--- Records for this task ---
$ cat src/shared/flpw_pkg.sv
package flpw_pkg;

    // Opcodes seen on the serial link
    localparam logic [7:0] OPC_WRITE_ENABLE   = 8'h06;
    localparam logic [7:0] OPC_READ_STATUS    = 8'h05;
    localparam logic [7:0] OPC_READ_PROTECT   = 8'h2b;
    localparam logic [7:0] OPC_SET_FREEZE     = 8'h91;
    localparam logic [7:0] OPC_READ_SECRET    = 8'he7;
    localparam logic [7:0] OPC_PROGRAM_SECRET = 8'he8;
    localparam logic [7:0] OPC_UNLOCK_SECRET  = 8'he9;
    localparam logic [7:0] OPC_GANG_LOCK      = 8'h7e;
    localparam logic [7:0] OPC_GANG_UNLOCK    = 8'h98;
    localparam logic [7:0] OPC_CLEAR_LOCK     = 8'ha6;

    // Field positions
    localparam int FREEZE_POS = 7;          // Freeze bit in lock register
    localparam int LOCK_POS   = 0;          // Persistent lock flag
    localparam int PWMODE_POS = 2;          // Password mode bit of protection reg
    localparam int BUSY_POS   = 0;          // Status byte: busy
    localparam int LATCH_POS  = 1;          // Status byte: write enable latch

    // Frame lengths in bits
    localparam logic [6:0] INSTR_BITS  = 7'h08;
    localparam logic [6:0] SECRET_BITS = 7'h48;   // Opcode plus 64 data bits
    localparam logic [6:0] CNT_MAX     = 7'h7f;

    // Internal operation time
    localparam int CLK_PERIOD_NS = 8;
    localparam int OP_TIME_NS    = 2000;
    localparam int OP_CYC        = (OP_TIME_NS + CLK_PERIOD_NS - 1) / CLK_PERIOD_NS;
    localparam logic [15:0] OP_CYC_W = 16'(OP_CYC);

    // Values after reset
    localparam logic [7:0]  LOCK_REG_RST = 8'h01;
    localparam logic [63:0] SECRET_RST   = 64'hffff_ffff_ffff_ffff;
    localparam logic        DYN_RST      = 1'b1;

    // Pins that cross into the system clock
    typedef struct packed {
        logic       sck;
        logic       csn;
        logic [3:0] io;
    } flpw_pin_t;

    // Pending internal operation
    typedef enum logic [2:0] {
        OP_NONE, OP_FREEZE, OP_PROGRAM, OP_UNLOCK, OP_GLOCK, OP_GUNLOCK, OP_CLRLOCK
    } flpw_op_t;

    // Active read stream
    typedef enum logic [1:0] {RD_NONE, RD_STATUS, RD_SECRET, RD_PROTECT} flpw_rd_t;

endpackage : flpw_pkg

$ cat src/core/flpw_lock.sv
`timescale 1ns/1ns
// Function
// - Set-freeze sets freeze bit seven
// - Set-freeze needs write enable latch set
// - Set-freeze runs only if select rises after eight
// - Busy during freeze; then busy, latch cleared
// - Secret readable only programmed, password mode off
// - Secret out falling edges, low byte first
// - Secret read only in single-line mode
// - Program secret needs latch, refused in password mode
// - Program secret needs exactly 64 data bits
// - Busy during program; then busy, latch cleared
// - Unlock needs exactly 64 bits; busy meanwhile
// - Unlock mismatch ignored; match sets lock flag
// - Gang-lock with latch clears all dynamic bits
// - Gang-lock both modes, byte boundary, busy meanwhile
// - Gang-unlock with latch sets all dynamic bits
// - Gang-unlock both modes, byte boundary, busy meanwhile
// - Instruction bits sampled on rising clock
// - Clear-lock with latch clears lock flag
// - Protection register 16 bits, low byte first
module flpw_lock #(
    parameter int NUM_DYN = 16,                    // Dynamic protection bits
    parameter int OP_CYCLES = flpw_pkg::OP_CYC     // Internal operation length
) (
    input  wire logic               CLK_SYS,
    input  wire logic               RSTN,
    input  wire logic               SCK,           // Serial clock pin
    input  wire logic               CS_N,          // Chip select pin
    input  wire logic [3:0]         IO_IN,         // Data pins, bit 0 is serial in
    input  wire logic               QUAD_COMMAND_MODE,
    input  wire logic [15:0]        ADVANCED_PROTECTION_REG,
    output logic                    SO_OUT,        // Serial out (IO1)
    output logic                    SO_OE,
    output logic                    BUSY_FLAG,
    output logic                    WRITE_ENABLE_LATCH,
    output logic [7:0]              LOCK_REG,      // Freeze bit and lock flag
    output logic                    SECRET_SET,    // Secret has been programmed
    output logic [NUM_DYN-1:0]      DYNAMIC_PROTECT_BIT
);
    localparam logic [15:0] OPC_W = 16'(OP_CYCLES);

    flpw_pkg::flpw_pin_t pin_raw;       // Raw pins
    flpw_pkg::flpw_pin_t pin_s;         // Synchronised pins
    logic                sck_q_ff;      // Previous clock level
    logic                csn_q_ff;      // Previous select level
    logic                sck_rise;      // Rising link clock
    logic                sck_fall;      // Falling link clock
    logic                cs_rise;       // End of frame
    logic [71:0]         sh_ff;         // Frame shift register
    logic [71:0]         nxt_sh;
    logic [6:0]          cnt_ff;        // Bits received this frame
    logic [6:0]          nxt_cnt;
    logic [7:0]          cmd_ff;        // Latched opcode
    flpw_pkg::flpw_rd_t  rd_ff;         // Read stream kind
    flpw_pkg::flpw_rd_t  nxt_rd;
    logic [5:0]          idx_ff;        // Output bit index
    flpw_pkg::flpw_op_t  op_ff;         // Running operation
    flpw_pkg::flpw_op_t  nxt_op;        // Operation to start
    logic [15:0]         opc_ff;        // Operation countdown
    logic                op_done;       // Last cycle of operation
    logic [63:0]         new_secret_ff; // Data captured for program or unlock
    logic [63:0]         rx_secret;     // Received data, byte order fixed
    logic [63:0]         secret_ff;     // Stored secret
    logic                pw_mode_off;   // Password mode not selected
    logic                out_bit;       // Bit for next falling edge
    logic [7:0]          status_byte;

    // Byte swap: first received byte is byte 0
    function automatic logic [63:0] swap_bytes(input logic [63:0] v);
        logic [63:0] r;
        r = '0;
        for (int i = 0; i < 8; i++)
            r[i*8 +: 8] = v[(7-i)*8 +: 8];
        return r;
    endfunction : swap_bytes

    // Pins into system clock
    assign pin_raw.sck = SCK;
    assign pin_raw.csn = CS_N;
    assign pin_raw.io  = IO_IN;

    flpw_sync #(
        .W   (6),
        .RST (6'h10)
    ) u_sync (
        .clk   (CLK_SYS),
        .rst_n (RSTN),
        .din   (pin_raw),
        .dout  (pin_s)
    );

    // Edge history of synchronised pins
    always_ff @(posedge CLK_SYS or negedge RSTN)
    begin
        if (!RSTN)
        begin
            sck_q_ff <= 1'b0;
            csn_q_ff <= 1'b1;
        end
        else
        begin
            sck_q_ff <= pin_s.sck;
            csn_q_ff <= pin_s.csn;
        end
    end

    assign sck_rise    = pin_s.sck & ~sck_q_ff & ~pin_s.csn;
    assign sck_fall    = ~pin_s.sck & sck_q_ff & ~pin_s.csn;
    assign cs_rise     = pin_s.csn & ~csn_q_ff;
    assign pw_mode_off = ADVANCED_PROTECTION_REG[flpw_pkg::PWMODE_POS];
    assign rx_secret   = swap_bytes(sh_ff[63:0]);

    // Next shift value and count on a rising link clock
    always_comb
    begin
        if (QUAD_COMMAND_MODE)
        begin
            nxt_sh  = {sh_ff[67:0], pin_s.io};
            nxt_cnt = (cnt_ff > flpw_pkg::CNT_MAX - 7'h04) ? flpw_pkg::CNT_MAX
                                                           : cnt_ff + 7'h04;
        end
        else
        begin
            nxt_sh  = {sh_ff[70:0], pin_s.io[0]};
            nxt_cnt = (cnt_ff == flpw_pkg::CNT_MAX) ? cnt_ff : cnt_ff + 7'h01;
        end
    end

    // Frame capture, opcode latched at the eighth bit
    always_ff @(posedge CLK_SYS or negedge RSTN)
    begin
        if (!RSTN)
        begin
            sh_ff  <= '0;
            cnt_ff <= '0;
            cmd_ff <= '0;
        end
        else if (pin_s.csn)
            cnt_ff <= '0;                          // Idle between frames
        else if (sck_rise)
        begin
            sh_ff  <= nxt_sh;
            cnt_ff <= nxt_cnt;
            if (nxt_cnt == flpw_pkg::INSTR_BITS)
                cmd_ff <= nxt_sh[7:0];
        end
    end

    // Read stream chosen once the opcode is in
    always_comb
    begin
        nxt_rd = flpw_pkg::RD_NONE;
        if (nxt_sh[7:0] == flpw_pkg::OPC_READ_STATUS)
            nxt_rd = flpw_pkg::RD_STATUS;
        else if (op_ff == flpw_pkg::OP_NONE)
        begin
            if (nxt_sh[7:0] == flpw_pkg::OPC_READ_SECRET && !QUAD_COMMAND_MODE
                && SECRET_SET && pw_mode_off)
                nxt_rd = flpw_pkg::RD_SECRET;
            else if (nxt_sh[7:0] == flpw_pkg::OPC_READ_PROTECT && !QUAD_COMMAND_MODE)
                nxt_rd = flpw_pkg::RD_PROTECT;
        end
    end

    assign status_byte = {6'h00, WRITE_ENABLE_LATCH, BUSY_FLAG};

    // Bit to drive: low byte first, top bit of byte first
    always_comb
    begin
        unique case (rd_ff)
            flpw_pkg::RD_STATUS:  out_bit = status_byte[~idx_ff[2:0]];
            flpw_pkg::RD_SECRET:  out_bit = secret_ff[{idx_ff[5:3], ~idx_ff[2:0]}];
            flpw_pkg::RD_PROTECT: out_bit =
                ADVANCED_PROTECTION_REG[{idx_ff[3], ~idx_ff[2:0]}];
            flpw_pkg::RD_NONE:    out_bit = 1'b0;
        endcase
    end

    // Serial output on falling link clock, wraps every 64/16/8 bits
    always_ff @(posedge CLK_SYS or negedge RSTN)
    begin
        if (!RSTN)
        begin
            rd_ff  <= flpw_pkg::RD_NONE;
            idx_ff <= '0;
            SO_OUT <= 1'b0;
            SO_OE  <= 1'b0;
        end
        else if (pin_s.csn)
        begin
            rd_ff  <= flpw_pkg::RD_NONE;
            idx_ff <= '0;
            SO_OE  <= 1'b0;
        end
        else if (sck_rise && nxt_cnt == flpw_pkg::INSTR_BITS && cnt_ff < nxt_cnt)
            rd_ff <= nxt_rd;
        else if (sck_fall && rd_ff != flpw_pkg::RD_NONE)
        begin
            SO_OUT <= out_bit;
            SO_OE  <= 1'b1;
            idx_ff <= idx_ff + 6'h01;
        end
    end

    // Decide at select rise which operation starts
    always_comb
    begin
        nxt_op = flpw_pkg::OP_NONE;
        if (cs_rise && op_ff == flpw_pkg::OP_NONE && WRITE_ENABLE_LATCH)
        begin
            unique case (cmd_ff)
                flpw_pkg::OPC_SET_FREEZE:
                    if (cnt_ff == flpw_pkg::INSTR_BITS)
                        nxt_op = flpw_pkg::OP_FREEZE;
                flpw_pkg::OPC_CLEAR_LOCK:
                    if (cnt_ff == flpw_pkg::INSTR_BITS)
                        nxt_op = flpw_pkg::OP_CLRLOCK;
                flpw_pkg::OPC_PROGRAM_SECRET:
                    if (cnt_ff == flpw_pkg::SECRET_BITS && pw_mode_off)
                        nxt_op = flpw_pkg::OP_PROGRAM;
                flpw_pkg::OPC_GANG_LOCK:
                    if (cnt_ff != 7'h00 && cnt_ff[2:0] == 3'h0)
                        nxt_op = flpw_pkg::OP_GLOCK;
                flpw_pkg::OPC_GANG_UNLOCK:
                    if (cnt_ff != 7'h00 && cnt_ff[2:0] == 3'h0)
                        nxt_op = flpw_pkg::OP_GUNLOCK;
                default:
                    nxt_op = flpw_pkg::OP_NONE;
            endcase
        end
        // Unlock does not need the latch
        if (cs_rise && op_ff == flpw_pkg::OP_NONE
            && cmd_ff == flpw_pkg::OPC_UNLOCK_SECRET && cnt_ff == flpw_pkg::SECRET_BITS)
            nxt_op = flpw_pkg::OP_UNLOCK;
    end

    assign op_done = (op_ff != flpw_pkg::OP_NONE) && (opc_ff == 16'h0001);

    // Operation timer and busy flag
    always_ff @(posedge CLK_SYS or negedge RSTN)
    begin
        if (!RSTN)
        begin
            op_ff     <= flpw_pkg::OP_NONE;
            opc_ff    <= '0;
            BUSY_FLAG <= 1'b0;
        end
        else if (nxt_op != flpw_pkg::OP_NONE)
        begin
            op_ff     <= nxt_op;
            opc_ff    <= OPC_W;
            BUSY_FLAG <= 1'b1;
        end
        else if (op_done)
        begin
            op_ff     <= flpw_pkg::OP_NONE;
            BUSY_FLAG <= 1'b0;
        end
        else if (op_ff != flpw_pkg::OP_NONE)
            opc_ff <= opc_ff - 16'h0001;
    end

    // Write enable latch
    always_ff @(posedge CLK_SYS or negedge RSTN)
    begin
        if (!RSTN)
            WRITE_ENABLE_LATCH <= 1'b0;
        else if (cs_rise && op_ff == flpw_pkg::OP_NONE
                 && cmd_ff == flpw_pkg::OPC_WRITE_ENABLE && cnt_ff == flpw_pkg::INSTR_BITS)
            WRITE_ENABLE_LATCH <= 1'b1;
        else if (op_done && op_ff != flpw_pkg::OP_UNLOCK)
            WRITE_ENABLE_LATCH <= 1'b0;
    end

    // Lock register: freeze bit and lock flag
    always_ff @(posedge CLK_SYS or negedge RSTN)
    begin
        if (!RSTN)
            LOCK_REG <= flpw_pkg::LOCK_REG_RST;
        else if (op_done)
        begin
            unique case (op_ff)
                flpw_pkg::OP_FREEZE:
                    LOCK_REG[flpw_pkg::FREEZE_POS] <= 1'b1;
                flpw_pkg::OP_CLRLOCK:
                    LOCK_REG[flpw_pkg::LOCK_POS] <= 1'b0;
                flpw_pkg::OP_UNLOCK:
                    if (new_secret_ff == secret_ff)
                        LOCK_REG[flpw_pkg::LOCK_POS] <= 1'b1;
                default:
                    LOCK_REG <= LOCK_REG;
            endcase
        end
    end

    // Capture received data at operation start
    always_ff @(posedge CLK_SYS or negedge RSTN)
    begin
        if (!RSTN)
            new_secret_ff <= '0;
        else if (nxt_op == flpw_pkg::OP_PROGRAM || nxt_op == flpw_pkg::OP_UNLOCK)
            new_secret_ff <= rx_secret;
    end

    // Stored secret and programmed flag
    always_ff @(posedge CLK_SYS or negedge RSTN)
    begin
        if (!RSTN)
        begin
            secret_ff  <= flpw_pkg::SECRET_RST;
            SECRET_SET <= 1'b0;
        end
        else if (op_done && op_ff == flpw_pkg::OP_PROGRAM)
        begin
            secret_ff  <= new_secret_ff;
            SECRET_SET <= 1'b1;
        end
    end

    // Dynamic protection bits, all at once
    always_ff @(posedge CLK_SYS or negedge RSTN)
    begin
        if (!RSTN)
            DYNAMIC_PROTECT_BIT <= {NUM_DYN{flpw_pkg::DYN_RST}};
        else if (op_done && op_ff == flpw_pkg::OP_GLOCK)
            DYNAMIC_PROTECT_BIT <= '0;
        else if (op_done && op_ff == flpw_pkg::OP_GUNLOCK)
            DYNAMIC_PROTECT_BIT <= '1;
    end
endmodule : flpw_lock

$ cat src/core/flpw_sync.sv
`timescale 1ns/1ns
// Three-stage synchroniser; output follows once stages two and three agree
module flpw_sync #(
    parameter int          W   = 1,
    parameter logic [W-1:0] RST = '0
) (
    input  wire logic         clk,
    input  wire logic         rst_n,
    input  wire logic [W-1:0] din,
    output logic      [W-1:0] dout
);
    logic [W-1:0] s1_ff;   // Metastable stage
    logic [W-1:0] s2_ff;   // Second stage
    logic [W-1:0] s3_ff;   // Third stage

    // Shift chain
    always_ff @(posedge clk or negedge rst_n)
    begin
        if (!rst_n)
        begin
            s1_ff <= RST;
            s2_ff <= RST;
            s3_ff <= RST;
        end
        else
        begin
            s1_ff <= din;
            s2_ff <= s1_ff;
            s3_ff <= s2_ff;
        end
    end

    // Accept per bit when stages agree
    always_ff @(posedge clk or negedge rst_n)
    begin
        if (!rst_n)
            dout <= RST;
        else
            for (int i = 0; i < W; i++)
                if (s2_ff[i] == s3_ff[i])
                    dout[i] <= s3_ff[i];
    end
endmodule : flpw_sync

$ cat config.mk
export PLATFORM = sky130hd
export DESIGN_NAME = flpw_lock
export DESIGN_NICKNAME = d
export VERILOG_FILES = /design/src/shared/flpw_pkg.sv /design/src/core/flpw_lock.sv /design/src/core/flpw_sync.sv
export SDC_FILE = /design/constraint.sdc
export NUM_CORES = 1
export LEC_CHECK = 0
export ABC_AREA = 1
export BUFFER_PORTS_ARGS = -buffer_cell sky130_fd_sc_hd__clkbuf_2
export CORE_MARGIN = 2
export CORE_UTILIZATION = 38
export CTS_CLUSTER_DIAMETER = 40
export CTS_CLUSTER_SIZE = 8
export DETAILED_ROUTE_END_ITERATION = 6
export HOLD_SLACK_MARGIN = 0.1
export PLACE_DENSITY = 0.58
export SYNTH_ARGS = -nofsm -noshare
export SYNTH_HDL_FRONTEND = slang
export SYNTH_SLANG_ARGS = --single-unit
$ cat constraint.sdc
create_clock -name CLK_SYS -period 2.5 [get_ports CLK_SYS]
set_input_delay 0.125 -clock CLK_SYS [delete_from_list [all_inputs] [get_ports CLK_SYS]]
set_output_delay 0.125 -clock CLK_SYS [all_outputs]
set_load 0.01 [all_outputs]
# Word level (Yosys, flattened, before mapping)
# Cells that the tools add are included.
[word_totals]
ff_bits = 283
input_bits = 25
out_inout_bits = 29
wordCells = 175
[op_classes]
add_sub_neg = 4
order_cmp = 5
eq_ne = 37
muxes = 46
n_bitwise = 11
n_reduce_logical = 44
[ops]
columns = ["operator", "n"]
rows = [
  ["$mux 16", 5],
  ["$eq 64x64->1", 1],
  ["$mux 64", 1],
  ["$eq 8x8->1 const B", 6],
  ["$mux 7", 5],
  ["$mux 3", 7],
  ["$logic_and 1x1->1", 20],
  ["$mux 6", 3],
  ["$reduce_bool 2->1", 9],
  ["$eq 16x1->1 const B", 1],
  ["$eq 8x3->1 const B", 2],
  ["$sub 16x1->16 const B", 1],
  ["$pmux 3 s5", 1],
  ["$eq 7x4->1 const B", 2],
  ["$eq 7x7->1 const B", 2],
  ["$mux 2", 7],
  ["$eq 3x2->1 const B", 4],
  ["$mux 1", 12],
  ["$eq 3x3->1 const B", 3],
  ["$reduce_and 3->1", 3],
  ["$eq 8x6->1 const B", 1],
  ["$eq 8x7->1 const B", 1],
  ["$reduce_and 2->1", 4],
  ["$add 7x1->7 const B", 1],
  ["28 further kinds", 45],
]

# Longest topological paths before layout
# Gate-level depths: netlist (run 1).
[logic_depth]
depth_word = 10
depth_mapped = 17
ltp_nobuf = 17

# By module
# A second synthesis (run 1) with hierarchy kept.
[unflattened]
cells_unflattened = 1668
area_unflattened_um2 = 13864.5
[modules_own_cells]
columns = ["module", "instances", "cells_per_inst", "area_each_um2"]
rows = [
  ["flpw_lock", 1, 1620, 13161.4],
  ["flpw_sync", 1, 48, 703.2],
]

# Worst setup path before layout (run 1)
# OpenSTA, ideal clock, no wires.
[synth_timing]
path_type = "reg2reg"
startpoint = "register cnt_ff[2]"
endpoint = "register rd_ff[0]"
t_arrival_ns = 2.175
required_time_ns = 2.383
setup_slack_ns = 0.208
path_stages_with_launch = 17
path_buffers = 0
period_less_slack_ns = 2.292
cell_sequence = "dfrtp_1 ha_1 nand2_1 inv_1 nand2_2 nand2_1 nand2_1 nand3_1 nand2_1 ha_1 a21o_1 a21oi_1 nand2_1 inv_1 nand3_1 nand3_1 nand2_1"
[synth_via]
elab_chain_len = 7
word_cells_on_any_way = 12
classes_between = "2 x add/sub; 2 x order compare; 2 x eq/ne; 3 x mux; 3 x reduce/logical"
[synth_lines]
columns = ["element", "line", "source"]
rows = [
  ["start: declaration", "flpw_lock.sv:52", "logic [6:0] cnt_ff;"],
  ["start signal: assignment", "flpw_lock.sv:144", "cnt_ff <= nxt_cnt;"],
  ["branches (longest 5 deep; another with $add 7x1->7)", "-", ""],
  ["$logic_and 1x1->1 (*)", "flpw_lock.sv:196", "else if (sck_rise && nxt_cnt == flpw_pkg::INSTR_BITS && cnt_ff < nxt_cnt)"],
  ["$reduce_bool 2->1 (no source line) (*)", "-", ""],
  ["end signal: assignment", "flpw_lock.sv:185", "rd_ff <= flpw_pkg::RD_NONE;"],
  ["end signal: assignment", "flpw_lock.sv:192", "rd_ff <= flpw_pkg::RD_NONE;"],
  ["end signal: assignment", "flpw_lock.sv:197", "rd_ff <= nxt_rd;"],
  ["end: declaration", "flpw_lock.sv:55", "flpw_pkg::flpw_rd_t rd_ff;"],
]
# Mark *: on every way between the ends.
# A chain may end at the register's enable or synchronous reset.

# Worst setup path in the final report (run 1)
[layout_timing]
startpoint = "register cnt_ff[0]"
endpoint = "register new_secret_ff[17]"
[layout_via]
elab_chain_len = 8
word_cells_on_any_way = 18
classes_between = "4 x eq/ne; 8 x mux; 6 x reduce/logical"
[layout_lines]
columns = ["element", "line", "source"]
rows = [
  ["$eq 7x7->1 (tied with other cells)", "flpw_lock.sv:220, flpw_lock.sv:234", ""],
  ["$logic_and 1x1->1, on equally long branches", "flpw_lock.sv:220, flpw_lock.sv:223, flpw_lock.sv:226", ""],
  ["$mux 2 (tied with other cells)", "flpw_lock.sv:220", "if (cnt_ff == flpw_pkg::SECRET_BITS && pw_mode_off)"],
  ["$pmux 3 s5", "flpw_lock.sv:212", "unique case (cmd_ff)"],
  ["$mux 3", "flpw_lock.sv:210", "if (cs_rise && op_ff == flpw_pkg::OP_NONE && WRITE_ENABLE_LATCH)"],
  ["$mux 3 (*)", "flpw_lock.sv:233", "if (cs_rise && op_ff == flpw_pkg::OP_NONE"],
  ["$eq 3x2->1", "flpw_lock.sv:302", "else if (nxt_op == flpw_pkg::OP_PROGRAM || nxt_op == flpw_pkg::OP_UNLOCK)"],
  ["$logic_or 1x1->1 (*)", "flpw_lock.sv:302", ""],
  ["end signal: assignment", "flpw_lock.sv:303", "new_secret_ff <= rx_secret;"],
  ["end: declaration", "flpw_lock.sv:62", "logic [63:0] new_secret_ff;"],
]
# Every way passes the cells marked *; elsewhere a longest branch is shown, timed or not.

==> results of run 1 <==
[layer usage]
metal	vias up	wire length, um
li1	5532	-
met3	59	1578
met4	0	746
met1	5371	18190
met2	246	15660
met5	-	0
[area by class of cell]
cell class / instances / area (um^2)
repair buffers: 102 / 828.3
flip-flops and latches: 268 / 6799
multi-input cells: 1091 / 5861
clock buffers: 71 / 1326
clock inverters: 13 / 226.5
fillers: 3532 / 19980
well taps: 468 / 585.6
inverters: 197 / 739.5
[critical path: cells and delay by family, from the launching register on]
family / cells / cell delay, ns
compound gates: 2 / 0.29
simple gates: 6 / 0.76
buf+inv: 3 / 0.52
fa+ha+maj: 1 / 0.24
flops: 1 / 0.45
[layout by cell type (no fill, tap or decap), drive strengths merged, types with 2 or more instances in the layout]
master,count
a21oi,19
clkinv,9
a22o,5
nand2,420
dlygate4sd3,8
dfstp,71
xnor2,27
a211oi,3
dfrtp,197
or2,3
xor2,32
nor3,24
nand3,88
o21ai,230
a221oi,3
ha,13
clkbuf,118
bufinv,6
buf,47
o211ai,52
o22ai,26
inv,195
maj3,6
a21boi,4
nand3b,3
nor4,10
nor2,76
o31ai,2
conb,6
nand4,33
[registers in the layout, summed over array words and instances, names as in the netlist]
register,count
BUSY_FLAG,1
DYNAMIC_PROTECT_BIT,1
LOCK_REG,2
SECRET_SET,1
SO_OE,1
SO_OUT,1
WRITE_ENABLE_LATCH,1
cmd_ff,8
cnt_ff,7
csn_q_ff,1
idx_ff,6
new_secret_ff,64
op_ff,3
opc_ff,16
rd_ff,2
sck_q_ff,1
secret_ff,64
sh_ff,64
u_sync.dout,6
u_sync.s1_ff,6
u_sync.s2_ff,6
u_sync.s3_ff,6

--- Exercise description ---
Whenever the string "flops" shows up in a line of the entries, copy that line.

--- Solution below ---
flip-flops and latches: 268 / 6799
flops: 1 / 0.45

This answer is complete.